Rocket League Review - Keeping It Simple, Stupid

What do remote controlled cars and football have in common?

Sometimes simple pleasures are the best. The first sip of an ice-cold Coke on a hot day. The kiss of the sun's rays on naked skin. The doughy embrace of a soft couch and the comfort of a pair of baggy sweatpants after a long day in stiff work attire. Done right, an appeal to base human desires can be infinitely more satisfying than any heady brew of complex emotions. I don't know about you, but I can't think of anything I'd rather do on a cold, wet morning than bury myself under the covers and sleep until Summer.

Developer Psyonix clearly understands this preference for the simpler things. Its latest game, Rocket League, embodies perfectly the virtues of focusing on the basics. What could be more elementary than rocket-powered remote controlled cars kicking around a giant exploding soccer ball? Okay, so maybe the conceit isn't the most primal of enticements, but the mentality behind it is as straightforward as you can get. Sports are fun. Toy cars are fun. Explosions are fun. Throw them all together and you've got yourself the makings of a pretty tasty experience.

Well, Psyonix was right. Rocket League has earned itself quite the following in the short time since its release, with players of all skill levels sharing videos of their craziest antics with equal delight. It doesn't take an appropriately titled scientist to figure out why. Boosting around a lush, miniature soccer stadium; driving up the walls and flipping about like a weather vane in a tornado; catapulting into the ball a split second before your opponents in the hope of nailing the deciding goal in overtime... whereupon the ball explodes and you're all sent tumbling away to the thunder of the crowd's rapturous applause.

The satisfaction is at once immediate and indelible. There are no convoluted narrative threads to untie, no torturous trade-offs with world-shattering consequences to consider, no harrowing moral quandaries to ponder. It's just simple, unfettered joy. Until, of course, the next match starts and the stakes reset, the hectic tension back with a vengeance. In Rocket League, the only win that matters is the next one.

It's quite telling of the general direction video games are heading in that Rocket League feels so distinct. Not in its concept, but in its narrow mechanical focus. There is no dense backstory explaining the deep motivations of why these cars are duking it out. There are no grand metagame strategies hinging on particular victories. There are no abilities to unlock or stats to upgrade; everyone is on equal footing, reliant on raw skill - and just the right amount of luck - dictating the outcome of every match. It's an approach to game design that harks back to the days of the arcades and the unburdened joy of kicking your best friend's butt. Easy to learn, but difficult to master - Rocket League thrives in Bushnell's Law.

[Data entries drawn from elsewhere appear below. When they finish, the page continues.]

==> config.mk <==
export PLATFORM = sky130hd
export DESIGN_NAME = gpu_instr_unpack
export DESIGN_NICKNAME = d
export VERILOG_FILES = /design/src/rtl/gpu_instr_unpack.sv
export SDC_FILE = /design/constraint.sdc
export NUM_CORES = 1
export LEC_CHECK = 0
export ABC_AREA = 1
export CAP_MARGIN = 10
export CORE_AREA = 4 4 121 123
export DETAILED_ROUTE_END_ITERATION = 7
export DIE_AREA = 0 0 125 127
export HOLD_SLACK_MARGIN = 0.1
export PLACE_DENSITY = 0.74
export SLEW_MARGIN = 10
export SYNTH_ARGS = -nofsm -noshare
export SYNTH_HDL_FRONTEND = slang
export SYNTH_SLANG_ARGS = --single-unit
==> constraint.sdc <==
create_clock -name sys_clk -period 2 [get_ports sys_clk]
set_clock_uncertainty 0.1 [all_clocks]
set_input_delay 0.4 -clock sys_clk [delete_from_list [all_inputs] [get_ports sys_clk]]
set_output_delay 0.4 -clock sys_clk [all_outputs]
set_load 0.005 [all_outputs]
==> src/rtl/gpu_instr_unpack.sv <==
// GPU instruction unpacker: splits prefetched longwords into 16-bit opcodes
// with byte PCs, handling jump flushes, odd-halfword targets and stale fetches.
module gpu_instr_unpack #(
  parameter int unsigned AW    = 23,
  parameter int unsigned DEPTH = 3
) (
  input  logic          sys_clk,
  input  logic          resetl,
  input  logic [31:0]   pf_data,
  input  logic [AW-1:0] pf_addr,
  input  logic          pf_valid,
  output logic          pf_ready,
  input  logic          flush,
  input  logic [AW-1:0] flush_pc,
  output logic [15:0]   op_data,
  output logic [AW-1:0] op_pc,
  output logic          op_valid,
  input  logic          op_ready,
  output logic          stale,
  output logic [1:0]    buf_cnt
);

  localparam int unsigned HW = 16;

  logic [HW-1:0] buf_q [0:2];
  logic [HW-1:0] buf_d [0:2];
  logic [1:0]    cnt_q, cnt_d;
  logic [AW-1:0] op_pc_q, op_pc_d;
  logic [AW-1:0] exp_addr_q, exp_addr_d;
  logic          skip_q, skip_d;
  logic          stale_q, stale_d;

  logic pop, accept, addr_match;
  logic unused_bits;

  assign unused_bits = ^{flush_pc[0], pf_addr[1:0]};

  // Room for a full longword only when at most one halfword is buffered.
  assign pf_ready   = resetl & (cnt_q <= 2'(DEPTH - 2));
  assign op_valid   = (cnt_q != 2'd0);
  assign pop        = op_valid & op_ready & ~flush;
  assign accept     = pf_valid & pf_ready & ~flush;
  assign addr_match = (pf_addr[AW-1:2] == exp_addr_q[AW-1:2]);

  assign op_data = buf_q[0];
  assign op_pc   = op_pc_q;
  assign stale   = stale_q;
  assign buf_cnt = cnt_q;

  // Next-state: flush wins; otherwise pop shifts the FIFO, then pushes append.
  always_comb begin
    buf_d      = buf_q;
    cnt_d      = cnt_q;
    op_pc_d    = op_pc_q;
    exp_addr_d = exp_addr_q;
    skip_d     = skip_q;
    stale_d    = 1'b0;
    if (flush) begin
      cnt_d      = 2'd0;
      op_pc_d    = {flush_pc[AW-1:1], 1'b0};
      exp_addr_d = {flush_pc[AW-1:2], 2'b00};
      skip_d     = flush_pc[1];
    end else begin
      if (pop) begin
        buf_d[0] = buf_q[1];
        buf_d[1] = buf_q[2];
        cnt_d    = cnt_q - 2'd1;
        op_pc_d  = op_pc_q + AW'(2);
      end
      if (accept) begin
        if (addr_match) begin
          if (cnt_d == 2'd0) begin
            if (skip_q) begin
              buf_d[0] = pf_data[15:0];
            end else begin
              buf_d[0] = pf_data[31:16];
              buf_d[1] = pf_data[15:0];
            end
          end else begin
            if (skip_q) begin
              buf_d[1] = pf_data[15:0];
            end else begin
              buf_d[1] = pf_data[31:16];
              buf_d[2] = pf_data[15:0];
            end
          end
          cnt_d      = cnt_d + (skip_q ? 2'd1 : 2'd2);
          skip_d     = 1'b0;
          exp_addr_d = exp_addr_q + AW'(4);
        end else begin
          stale_d = 1'b1;
        end
      end
    end
  end

  always_ff @(posedge sys_clk) begin
    if (!resetl) begin
      buf_q[0]   <= '0;
      buf_q[1]   <= '0;
      buf_q[2]   <= '0;
      cnt_q      <= 2'd0;
      op_pc_q    <= '0;
      exp_addr_q <= '0;
      skip_q     <= 1'b0;
      stale_q    <= 1'b0;
    end else begin
      buf_q[0]   <= buf_d[0];
      buf_q[1]   <= buf_d[1];
      buf_q[2]   <= buf_d[2];
      cnt_q      <= cnt_d;
      op_pc_q    <= op_pc_d;
      exp_addr_q <= exp_addr_d;
      skip_q     <= skip_d;
      stale_q    <= stale_d;
    end
  end

endmodule

==> results of run 1 <==
worst max path at each step:
stage	startpoint	to	slack (ns)
floorplan	buf_cnt[0]	op_data[2]	0.006
global placement	flush	buf_q[26]	-0.39
detailed placement	op_ready	buf_q[26]	-0.41
CTS	pf_addr[22]	op_data[3]	0.002
finish	op_ready	buf_q[5]	-0.06
global route	op_ready	buf_q[5]	-0.13
critical path: stages:
cell and delay, ns:
clkdlybuf4s50_1 0.58, nand2_8 0.09, inv_6 0.08, nand2_8 0.06, nand2_2 0.07, nand2_2 0.08, nand2_4 0.09, inv_8 0.05
nor2_4 0.25, nand3_4 0.23, nand2_2 0.13, a21oi_2 0.06
final cells by class:
cell class / instances / area [µm²]
tap: 180 / 225
clock buffer: 11 / 243
inverter: 103 / 402
sequential: 95 / 1920
timing repair buffer: 212 / 2110
clock inverter: 4 / 30.0
multi-input combinational: 796 / 4100
fill: 1235 / 4630
where the power goes:
part	leakage [nW]	switching, mW	internal, mW
sequential	0.779	0.0632	1.94
combinational	3.10	0.387	0.377
clock	0.132	0.775	0.876
total	4.01	1.23	3.20
registers in the layout (all words and copies together), names as in the netlist:
signal / cells
exp_addr_q: 21
buf_q: 32
skip_q: 1
op_data: 16
op_pc: 22
stale: 1
buf_cnt: 2
what timing repair did:
action                                  CTS  global route
endpoints found under the setup margin   50            80
gates resized for setup                  15           124
hold buffers                              0             0
setup buffers                             2             9
cloned                                    0             5
pin swaps                                 3            68
per-stage QoR:
| step | area, µm² | setup WS [ns] | setup TNS (ns) | utilization, % |
|---|---|---|---|---|
| floorplan | 6440 | 0.00575 | 0 | - |
| global placement | 8170 | -0.393 | -28.88 | 59.8 |
| detailed placement | 8170 | -0.408 | -29.85 | 59.8 |
| CTS | 8480 | 0.00198 | 0 | 62.1 |
| global route | 9030 | -0.128 | -3.96 | 66.1 |
| finish | 9030 | -0.0568 | -0.302 | 66.1 |
cell usage in the layout (no fill, tap or decap), types with 3 or more instances in the layout:
cell type / Yosys / layout
nand2_1: 351 / 338
clkdlybuf4s50_1: 0 / 99
nor2_1: 100 / 93
inv_1: 87 / 83
dfxtp_1: 95 / 79
o21ai_0: 77 / 74
buf_4: 24 / 71
nand3_1: 76 / 53
a21oi_1: 49 / 43
or2_2: 30 / 29
nand4_1: 28 / 28
nand3_2: 0 / 23
dlymetal6s2s_1: 0 / 20
inv_2: 15 / 16
o211ai_1: 15 / 15
dfxtp_2: 0 / 15
xor2_1: 14 / 14
clkbuf_16: 0 / 11
buf_6: 2 / 11
nand2_2: 4 / 10
a31oi_1: 10 / 10
xnor2_1: 8 / 7
buf_12: 0 / 7
nor2_4: 4 / 6
nand2_4: 2 / 6
nor3_1: 6 / 6
a21oi_2: 0 / 6
nor2_2: 0 / 5
or2_1: 4 / 5
nand2_8: 0 / 3
nand3_4: 2 / 3
cell families after synthesis:
family	synth area share (%)
AOI/OAI and AO/OA	13.0
xor gates and xnor gates	2.99
adders and majority gates	0.972
buffers and inverters	11.7
DFF	29.5
other	0.0583
and+or+nand+nor	41.7
per-layer routing:
metal  track usage [%]  vias up  routed length (µm)
met1              29.5     3397                8580
met3              3.43       56                1330
met5                 0        -                   0
li1                  -     3687                   -
met4              12.2        0                 872
met2              42.2      296               10000
==> qor.yml, run 1 <==
clock_tree:
  h-tree-depth: 3
  cts_buffer_depth: 2
  cts_tree: "built"
  cts_sinks: 95
  numCtsBuffers: 9
  clkTransAtPathRegs_ns: 0.07
  worstSkewPairLatency_ns: 0.35
  root_buffer: "clkbuf_16"
timing:
  period_needed_ns: 2.06
  hold_viol_final: 0
  rsz0062_at_grt: "true"
  tightest_slew_ns: 0.533
  setup_viol: 8
  fin_crit_sh_pct: 103
  slew_headroom_pct: 64.5
  fmax_ghz: 0.486
  setup_ws_ns: -0.0568
  whs_ns: 0.356
  slew_viol_final: 0
setup_path:
  arrival_ns: 2.18
  rr_startpoint: "buf_cnt[0]"
  path_max_fanout: 8
  critPathCaptureType: "register"
  reg2regPathDepth: 14
  r2r-end: "buf_q[5]"
  path_class: "primary input to register"
  start_kind: "primary input"
  r2r_slack_ns: -0.02
  cp.required_ns: 2.12
yosys:
  syn-cell-area_um2: 6440
  ys_seq_area_share_pct: 29.5
  synthDistinctLibCells: 37
  synth.top_cell.area_share_pct: 29.5
  synthTopCellsByCount: "351 x nand2_1, 100 x nor2_1, 95 x dfxtp_1, 87 x inv_1, 77 x o21ai_0"
  postSynthAreaPerCell_um2: 6.07
  synth_edf_count: 0
  synth_seq_cells: 95
  synth_area_leaders: "dfxtp_1 30%, nand2_1 20%, o21ai_0 6.0%, nand3_1 5.9%, nor2_1 5.8%"
  syn_nets: 1148
  yosysMostFrequentCell: "nand2_1"
  yosys_warnings: 0
  synth_top_cell_by_area: "dfxtp_1"
  async_reset_ff_share_pct: 0
  synthFlopType: "dfxtp_1"
  syn_inst: 1060
flow_run:
  cap_viol_max_count: 0
outcome:
  status: "finished with violations"
  violations: "negative setup slack"
placement:
  port_buffers: 122
  dp_cells: 1371
  gp_congestion: 0.913
  dp_hpwl_um: 14500
final_layout:
  layout.nets: 1305
  stdcell_count: 1401
  synthToLayoutAreaGrowth_pct: 40.3
  drive_above_1_share_pct: 19.7
  diodes: 0
detailed_routing:
  via_count: 7436
  postRouteAntennaNets: 0
  vias_per_cell: 5.31
  wl_per_cell_um: 14.8
  firstDrtPassIters: 5
  first_iter_violations: 692
  drc: 0
  drt-total-wl_um: 20800
power_and_ir_drop:
  power_density_nw_per_um2: 490
  power_mw: 4.42
  max-vdd-ir-drop_mv: 0.385
  power_leakage_nw: 4.01
floorplanning:
  num_rows: 43
  start_util_pct: 47.1
  die_width_um: 125
  core_um2: 13700
  dieArea_um2: 15900
  pin_count: 127
  fp.dieH_um: 127
min_path:
  hp-class: "register to register"
  min-delay-start: "buf_q[3]"
  hold_path_depth: 2
  whs_endpoint: "buf_q[3]"
global_route:
  grt_pass1_wl_um: 32100
  antenna_found_initial: 0
  grt_use_total_pct: 24.3
  grt_max_degree: 52
  grt_pass1_vias: 6845
  grt_overflow: 0
(Power assumes the default switching activity.)
==> run 2: changes to the inputs <==
- SKIP_CTS_REPAIR_TIMING: not set -> 1
==> run 2 against run 1 <==
Effect of this change: the run still ends with negative setup slack left; core utilization increased by 0.92 points; routed wire length up 2.6%; clock-buffer cell count stayed put; non-clock buffer count is 3 higher; critical path type is now register to register; sequential share of layout area is 0.26 points lower; die area stayed put; total power about the same; worst hold slack better by 0.0045 ns; sequential power about the same; first-iteration DRC count fell by 15%; maximum frequency increased by 1.3%; critical path depth up 3.
==> qor.yml, run 2 (synthesis results as in run 1) <==
power_and_ir_drop:
  max-vdd-ir-drop_mv: 0.371
  swShare_pct: 27.8
  power_leakage_nw: 4.11
  seqPwrFrac_pct: 45.3
  p_clk_share_pct: 37.5
  power_switching_mw: 1.23
  power_density_nw_per_um2: 483
  power_mw: 4.42
  power_frac_comb_pct: 17.1
  internal_power_mw: 3.19
detailed_routing:
  wl_per_cell_um: 15.2
  first_iter_violations: 587
  via_count: 7541
  drt-total-wl_um: 21300
  drc: 0
  firstDrtPassIters: 5
  vias_per_cell: 5.37
  postRouteAntennaNets: 0
setup_path:
  path_class: "register to register"
  critPathCaptureType: "register"
  critical-path-top-delay-family: "simple AND/OR/NAND/NOR gates"
  cp.required_ns: 2.12
  path_common_cell: "nand2_4"
  start_kind: "register"
  cp_cell_sequence: "inv_2 -> ha_4 -> inv_4 -> nand2_4 -> inv_4 -> nand2_8 -> nand2_4 -> nand2_4 -> nand2_8 -> clkinv_8 -> nor2_4 -> buf_6 -> nand3_4 -> nand2_2 -> a21oi_2"
  path_max_fanout: 8
  slowest_delay_ns: 0.34
  critPathSlowestCell: "dfxtp_2"
  arrival_ns: 2.15
  crit_buf_inv: 5
final_layout:
  layout.nets: 1309
  synthToLayoutAreaGrowth_pct: 42.3
  nFillCells: 1214
  drive_above_1_share_pct: 19.6
  largest_register: "buf_q"
  largest_register_ffs: 32
  diodes: 0
  mostFrequentLayoutCells: "339 x nand2_1, 99 x clkdlybuf4s50_1, 93 x nor2_1"
  mostFrequentLayoutCell: "nand2_1"
  stdcell_count: 1405
placement:
  port_buffers: 122
  gp_congestion: 0.913
  dp_hpwl_um: 14500
  dp_cells: 1371
timing:
  slew_viol_final: 0
  rsz0062_at_grt: "true"
  slew_headroom_pct: 65.6
  whs_ns: 0.361
  period_needed_ns: 2.03
  fin_setup_tns_ns: -0.175
  setup_ws_ns: -0.0310
  fin_crit_sh_pct: 102
  tightest_slew_ns: 0.516
  setup_viol: 8
  fmax_ghz: 0.492
  hold_viol_final: 0
clock_tree:
  h-tree-depth: 3
  numCtsBuffers: 9
  worstSkewPairLatency_ns: 0.35
  cts_tree: "built"
  cts_buffer_depth: 2
  clkTransAtPathRegs_ns: 0.06
  root_buffer: "clkbuf_16"
  cts_sinks: 95
floorplanning:
  fp.dieH_um: 127
  core_um2: 13700
  pin_count: 127
  dieArea_um2: 15900
  num_rows: 43
  start_util_pct: 47.1
  die_width_um: 125
global_route:
  grt_use_total_pct: 24.3
  grt_pass1_wl_um: 32100
  grt_max_degree: 52
  grt_pass1_vias: 6829
  antenna_found_initial: 0
  grt_overflow: 0
flow_run:
  cap_viol_max_count: 0
outcome:
  violations: "negative setup slack"
  status: "finished with violations"
min_path:
  hp-class: "register to register"
-- run 2: cell types whose count changed in the layout (fill, tap and decap cells not counted), moves of 3 or more --
cell,before,now
nand3_1,53,50
nand2_2,10,7
a21oi_2,6,3
clkbuf_16,11,15
dlymetal6s2s_1,20,23
a21oi_1,43,46
-- run 2: worst paths after layout --
| kind | startpoint | slack [ns] | depth (start not counted) | end |
|---|---|---|---|---|
| max | buf_cnt[0] | -0.03 | 15 | buf_q[11] |
| min | buf_q[14] | 0.36 | 2 | buf_q[14] |
| max reg2reg | buf_cnt[0] | -0.03 | 15 | buf_q[11] |
| min reg2reg | buf_q[14] | 0.36 | 2 | buf_q[14] |
-- run 2: power by group through the flow --
stage	clock network (mW)	registers [mW]	logic (mW)
after floorplan	0	2.04	0.331
after global placement	0	2.04	0.710
after detailed placement	0	2.05	0.718
after CTS	1.67	2.00	0.723
after global routing	1.73	2.01	0.825
final	1.66	2.00	0.758
-- run 2: stage by stage --
step	setup slack, ns	cell area [µm²]	utilization [%]
after global routing	-0.127	9160	67.0
after floorplan	0.00575	6440	-
after global placement	-0.393	8170	59.8
after CTS	-0.348	8450	61.8
final	-0.0310	9160	67.0
after detailed placement	-0.408	8170	59.8
-- run 2: worst register-to-register path, delay by kind of cell, from the launching register on --
| family | cells | cell delay [ns] |
|---|---|---|
| buffers and inverters | 5 | 0.43 |
| DFF | 1 | 0.34 |
| AOI/OAI and AO/OA | 1 | 0.05 |
| adders and majority gates | 1 | 0.16 |
| and+or+nand+nor | 8 | 0.81 |
-- run 2: per-layer routing --
| layer | share of wire (%) | GRT usage (%) | up-vias |
|---|---|---|---|
| met5 | 0 | 0 | - |
| met4 | 3.3 | 11.7 | 0 |
| met3 | 5.9 | 3.43 | 46 |
| met2 | 49 | 42.2 | 290 |
| met1 | 41 | 29.6 | 3502 |
| li1 | - | - | 3703 |
-- run 2: layout make-up --
| type | instances | area (µm²) | share of cell area, % |
|---|---|---|---|
| Multi-Input combinational cell | 796 | 4100 | 44.8 |
| Sequential cell | 95 | 1930 | 21.0 |
| Inverter | 103 | 404 | 4.41 |
| Timing Repair inverter | 1 | 8.76 | 0.0956 |
| Clock inverter | 4 | 30.0 | 0.328 |
| Timing Repair Buffer | 215 | 2220 | 24.2 |
| Tap cell | 180 | 225 | 2.46 |
| Clock buffer | 11 | 243 | 2.65 |
==> run 3: changes to the inputs <==
- CTS_CLUSTER_DIAMETER: not set -> 120
==> results of run 3 <==
Same layout as run 2: the final DEF is identical, and so are final timing and power.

While there has been something of a resurgence of late of more laser-focused games - Towerfall and Samurai Gunn being two of the most popular - few have managed to buck the trend of kitchen-sink game design with as much polish or craftsmanship as Rocket League. With intuitive controls and minimal overhead, it is just as easy to sneak in a five-minute match for a quick fix as it is to binge on round after round well into the night. The game offers up cosmetic rewards at a generous rate - new cars, accessories and even custom exhaust trails - but the tangible incentives aren't what suck you into playing just one more match. It's the ineffable delight of flinging your tiny buggy through the air to graze the side of the ball just enough for it to miss your goal and save your team from defeat. It's the surge of speechless triumph that accompanies setting your teammate up with an off-the-wall pass into a bicycle-kick goal. It's the ability to jump straight into a match without having to worry about whether your opponents have spent enough time or money to acquire an overly advantageous power-up that would turn the bout into a one-sided walkover.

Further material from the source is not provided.